Letters to the Editor
-
Continued from my earlier posting
Anyway, on to the question itself. My view is that Obama was not unfair to his grandmother. The example he gave suggested to me that she had spoken out of prejudice and not racism. Though there's not a clear demarcation between the two, I think a lot of whites are prejudiced but not racist, or at least, prejudice is the early stage of a thought process that can later metasticize (sp?) as racism.
One reason I did not think Obama's comment was a dis on his grandmother is that I have heard my own grandmother say very similar things. I've also heard such things from an uncle, a family friend, a close friend, a war veteran, and a woman I was dating (whom I decided not to date because I found her views offensive; it was especially surprising because she was a PhD candidate and I couldn't believe somebody of her intellect could speak so negatively about blacks in general). Most or all of the above did not give any indication of seeing themselves as racist. Some of them took their attitudes for granted. When I obejected to comments made by the woman I referenced above, she told me, "You haven't had to live with them." In fact, I have lived in the Deep South and what I witnessed was a self-separation on both sides, with the majority of the rudeness coming from the whites. I have also lived in the northern Midwest and it was nearly as bad, only in some ways worse (the South has no monopoly on racism). A family friend said, in referring to blacks in the South, that "it's better there -- they really know their place." I wanted to tell her to F off, but my own family were silent, compliant.
So I understand what Obama was getting at, and I don't think he was insulting his grandmother or "throwing her under a bus." It seems likely to me that he has discussed this part of the speech with her; don't you think he would have? Is the purpose of his comparison lost on you?
I also have taken the opportunity to watch Rev. Wright's sermons at length. Somebody here posted a YouTube link to the full sermon where Wright used the "coming home to roost" line in reference to 9/11. The overall sermon makes his intentions clear, and shows he's making a larger point and not saying that the U.S. "deserved" it. I think when people suggest that Obama "should have" left the church, they don't really have any idea what they're talking about. They're imposing a decision onto somebody based on 30 seconds of sound bites cobbled together from years and years of sermons. There are indeed some offensive bits in those clips, but the ones you mentioned, Joan Walsh, were strange examples. Many of Wright's ideas are nothing you wouldn't hear at a Noam Chomsky lecture.
I do hope we won't continue to be sidetracked by the grandmother question. Joan Walsh, are you completely unaware that there are people with a motive to use such a small, easily misinterpreted thing to fit an anti-Obama political agenda? You act as if you are, and that is frustrating. Surely you know people want to bend this to such ends. The end result is that Obama's bigger points are forgotten, but they're far more important than this one subjective detail. Do you really think Obama has something against white women, or is painting whites as generally racist? I sure didn't hear that in his speech. Nor, apparently, did Governor Bill Richardson.

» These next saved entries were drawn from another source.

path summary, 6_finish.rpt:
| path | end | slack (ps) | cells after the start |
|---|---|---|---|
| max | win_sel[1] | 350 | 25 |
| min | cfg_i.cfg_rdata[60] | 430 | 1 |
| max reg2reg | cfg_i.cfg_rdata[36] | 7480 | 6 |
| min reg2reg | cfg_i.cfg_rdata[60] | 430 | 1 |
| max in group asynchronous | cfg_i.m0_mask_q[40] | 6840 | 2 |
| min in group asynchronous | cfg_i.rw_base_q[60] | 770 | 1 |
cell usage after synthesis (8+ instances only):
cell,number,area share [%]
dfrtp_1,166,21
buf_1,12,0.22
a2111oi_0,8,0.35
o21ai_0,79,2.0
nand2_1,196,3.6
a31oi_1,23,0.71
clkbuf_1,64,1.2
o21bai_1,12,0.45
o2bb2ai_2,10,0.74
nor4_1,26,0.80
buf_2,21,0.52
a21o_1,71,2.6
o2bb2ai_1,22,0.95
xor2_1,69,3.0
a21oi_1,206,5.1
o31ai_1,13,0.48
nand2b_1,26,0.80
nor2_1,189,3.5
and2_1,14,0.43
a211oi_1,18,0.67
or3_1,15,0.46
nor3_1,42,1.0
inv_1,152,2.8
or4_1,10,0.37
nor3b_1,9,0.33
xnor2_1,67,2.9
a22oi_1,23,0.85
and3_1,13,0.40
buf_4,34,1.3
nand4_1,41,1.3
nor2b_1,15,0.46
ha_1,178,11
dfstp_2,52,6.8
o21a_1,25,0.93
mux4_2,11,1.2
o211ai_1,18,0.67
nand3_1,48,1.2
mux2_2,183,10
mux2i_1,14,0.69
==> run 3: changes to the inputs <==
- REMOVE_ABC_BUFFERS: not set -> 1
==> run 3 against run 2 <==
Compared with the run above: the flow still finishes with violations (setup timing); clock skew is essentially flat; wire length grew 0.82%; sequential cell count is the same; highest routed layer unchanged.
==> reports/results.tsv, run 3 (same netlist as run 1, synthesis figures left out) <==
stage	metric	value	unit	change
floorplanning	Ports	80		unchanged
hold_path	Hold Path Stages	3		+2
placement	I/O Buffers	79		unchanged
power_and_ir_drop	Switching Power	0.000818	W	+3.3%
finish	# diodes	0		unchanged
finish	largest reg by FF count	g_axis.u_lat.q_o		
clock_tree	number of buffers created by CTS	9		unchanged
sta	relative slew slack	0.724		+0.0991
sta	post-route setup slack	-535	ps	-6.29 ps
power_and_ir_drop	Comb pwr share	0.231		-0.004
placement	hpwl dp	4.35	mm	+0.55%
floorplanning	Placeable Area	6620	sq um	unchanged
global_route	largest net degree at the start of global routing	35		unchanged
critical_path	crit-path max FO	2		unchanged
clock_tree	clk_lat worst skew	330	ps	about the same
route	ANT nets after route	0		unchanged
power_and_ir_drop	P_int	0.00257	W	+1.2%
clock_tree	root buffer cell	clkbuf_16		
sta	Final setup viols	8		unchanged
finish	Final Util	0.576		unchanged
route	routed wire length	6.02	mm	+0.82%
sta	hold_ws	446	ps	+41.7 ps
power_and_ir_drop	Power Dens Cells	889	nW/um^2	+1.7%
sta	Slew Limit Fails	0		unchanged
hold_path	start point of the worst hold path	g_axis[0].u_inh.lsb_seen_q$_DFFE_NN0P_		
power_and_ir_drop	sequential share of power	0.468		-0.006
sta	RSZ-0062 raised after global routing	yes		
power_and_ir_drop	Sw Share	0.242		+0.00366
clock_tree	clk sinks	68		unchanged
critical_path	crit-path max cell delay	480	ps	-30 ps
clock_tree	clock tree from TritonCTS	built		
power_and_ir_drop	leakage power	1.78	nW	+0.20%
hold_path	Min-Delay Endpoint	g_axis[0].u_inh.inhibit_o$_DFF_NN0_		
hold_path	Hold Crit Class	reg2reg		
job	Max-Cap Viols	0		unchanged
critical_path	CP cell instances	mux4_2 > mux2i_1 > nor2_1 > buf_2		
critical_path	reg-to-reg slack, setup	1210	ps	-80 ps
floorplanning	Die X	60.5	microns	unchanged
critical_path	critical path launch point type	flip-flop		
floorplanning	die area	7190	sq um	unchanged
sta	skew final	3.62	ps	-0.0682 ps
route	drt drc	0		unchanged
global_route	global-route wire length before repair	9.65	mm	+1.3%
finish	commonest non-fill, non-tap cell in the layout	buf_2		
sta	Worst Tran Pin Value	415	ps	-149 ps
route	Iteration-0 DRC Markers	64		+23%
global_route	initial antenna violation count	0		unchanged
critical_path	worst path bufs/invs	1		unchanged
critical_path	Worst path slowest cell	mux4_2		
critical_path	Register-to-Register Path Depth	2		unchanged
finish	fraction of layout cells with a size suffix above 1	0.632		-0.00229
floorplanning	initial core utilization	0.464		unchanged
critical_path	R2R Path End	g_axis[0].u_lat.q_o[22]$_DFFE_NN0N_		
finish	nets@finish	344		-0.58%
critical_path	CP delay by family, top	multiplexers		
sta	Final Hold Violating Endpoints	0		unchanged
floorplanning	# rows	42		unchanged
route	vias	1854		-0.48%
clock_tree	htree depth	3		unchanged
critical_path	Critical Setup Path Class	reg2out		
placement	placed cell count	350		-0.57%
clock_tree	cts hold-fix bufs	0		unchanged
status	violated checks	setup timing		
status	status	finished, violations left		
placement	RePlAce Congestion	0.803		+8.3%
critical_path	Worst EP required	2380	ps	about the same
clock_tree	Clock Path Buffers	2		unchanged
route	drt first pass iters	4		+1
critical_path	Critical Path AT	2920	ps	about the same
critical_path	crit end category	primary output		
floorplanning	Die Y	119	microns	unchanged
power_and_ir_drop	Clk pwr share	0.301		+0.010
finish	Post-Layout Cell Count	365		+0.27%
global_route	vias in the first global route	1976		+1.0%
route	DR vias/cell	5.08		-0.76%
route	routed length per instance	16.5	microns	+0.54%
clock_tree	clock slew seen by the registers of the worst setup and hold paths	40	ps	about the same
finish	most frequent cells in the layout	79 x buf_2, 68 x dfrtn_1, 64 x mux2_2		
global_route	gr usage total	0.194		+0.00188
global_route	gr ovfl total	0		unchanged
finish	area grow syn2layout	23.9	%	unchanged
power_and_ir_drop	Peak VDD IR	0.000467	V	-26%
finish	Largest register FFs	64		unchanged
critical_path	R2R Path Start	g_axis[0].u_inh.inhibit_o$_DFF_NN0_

Thank you again for your column. I haven't watched the video yet. Have a great weekend.
-
Technical note
Joan -
Setting aside the commentary entirely, I have to ask a very technical favor - can we lose the porn mix in the background? Really distracting. I mean, seriously, I have trouble listening to you over the intrusive music. It's very, very bad.
-
Most. Inappropriately. Titled. Post. Ever.
You really get paid to do this?
-
OK. Once again: this is over
I understand it is hard to admit but it is over. OVER. DONE. FINISHED. FINITO. I am sure Joanie has all the misgivings in the world about the Democratic nominee, Barack Obama. At least she is trying to deal with it. It seems that after denial and anger, she has moved on to bargaining. Next comes depression, and then acceptance. Come on, encore un petit effort!!! (as the French say).
-
OLDER FEMINISTS RUINING IT FOR US YOUNGIN'S - AGAIN
Joan is so blind-sided by her Hillary support that she'll slice and dice Obama to bits.
It's gross. I'm 30, a feminist (humanist - best person for the gig), lily white, and NOTHING Obama said offended me. Not even close to the stuff Fallwell, Robertson, etc say. But I don't vote for preachers, I vote for the candidate.
What? Separation of church and state only applies to white people?
What I really resent is that many middle aged women (like Joan) are so ga-ga for Hillary b/c she's a woman. Never mind she voted for a war, introduced anti-flag burning legislation, is in deeper with corporate money, and just part of another power dynasty that does want to let go. Not to mention helping bury women her husband screwed - Paula Jones, Genifer Flowers, Monica - so much for sisterhood. And then Hilary's comment of "as far as I know"regarding Obama not being a Muslim was sooo low. The Clintonian narcissm wrapping itself in populism and feminism is the real punch line.
Why doesn't Joan address that?
I will say my mom is a first wave, fifty-something feminist who supports Obama, so there's hope. And she wisely reminds me Obama is on the right path with so many people freaking out and tag-teaming to tear him down. The established power structure wouldn't be losing it if they weren't scared. Dude must be doing something right.
Also, I'm glad all the race/ preacher stuff came out now; it will be fatiqued by general election and McCain will pale next to Obama in debates. The non-stop hate machine against Obama will peter out.
-
no, Ms Walsh, i don't think you "want him to get this behind him" - i think you want it to explode in his face
so your favorite hillary can get her miracle win.(miracle for HER, monstrous for US)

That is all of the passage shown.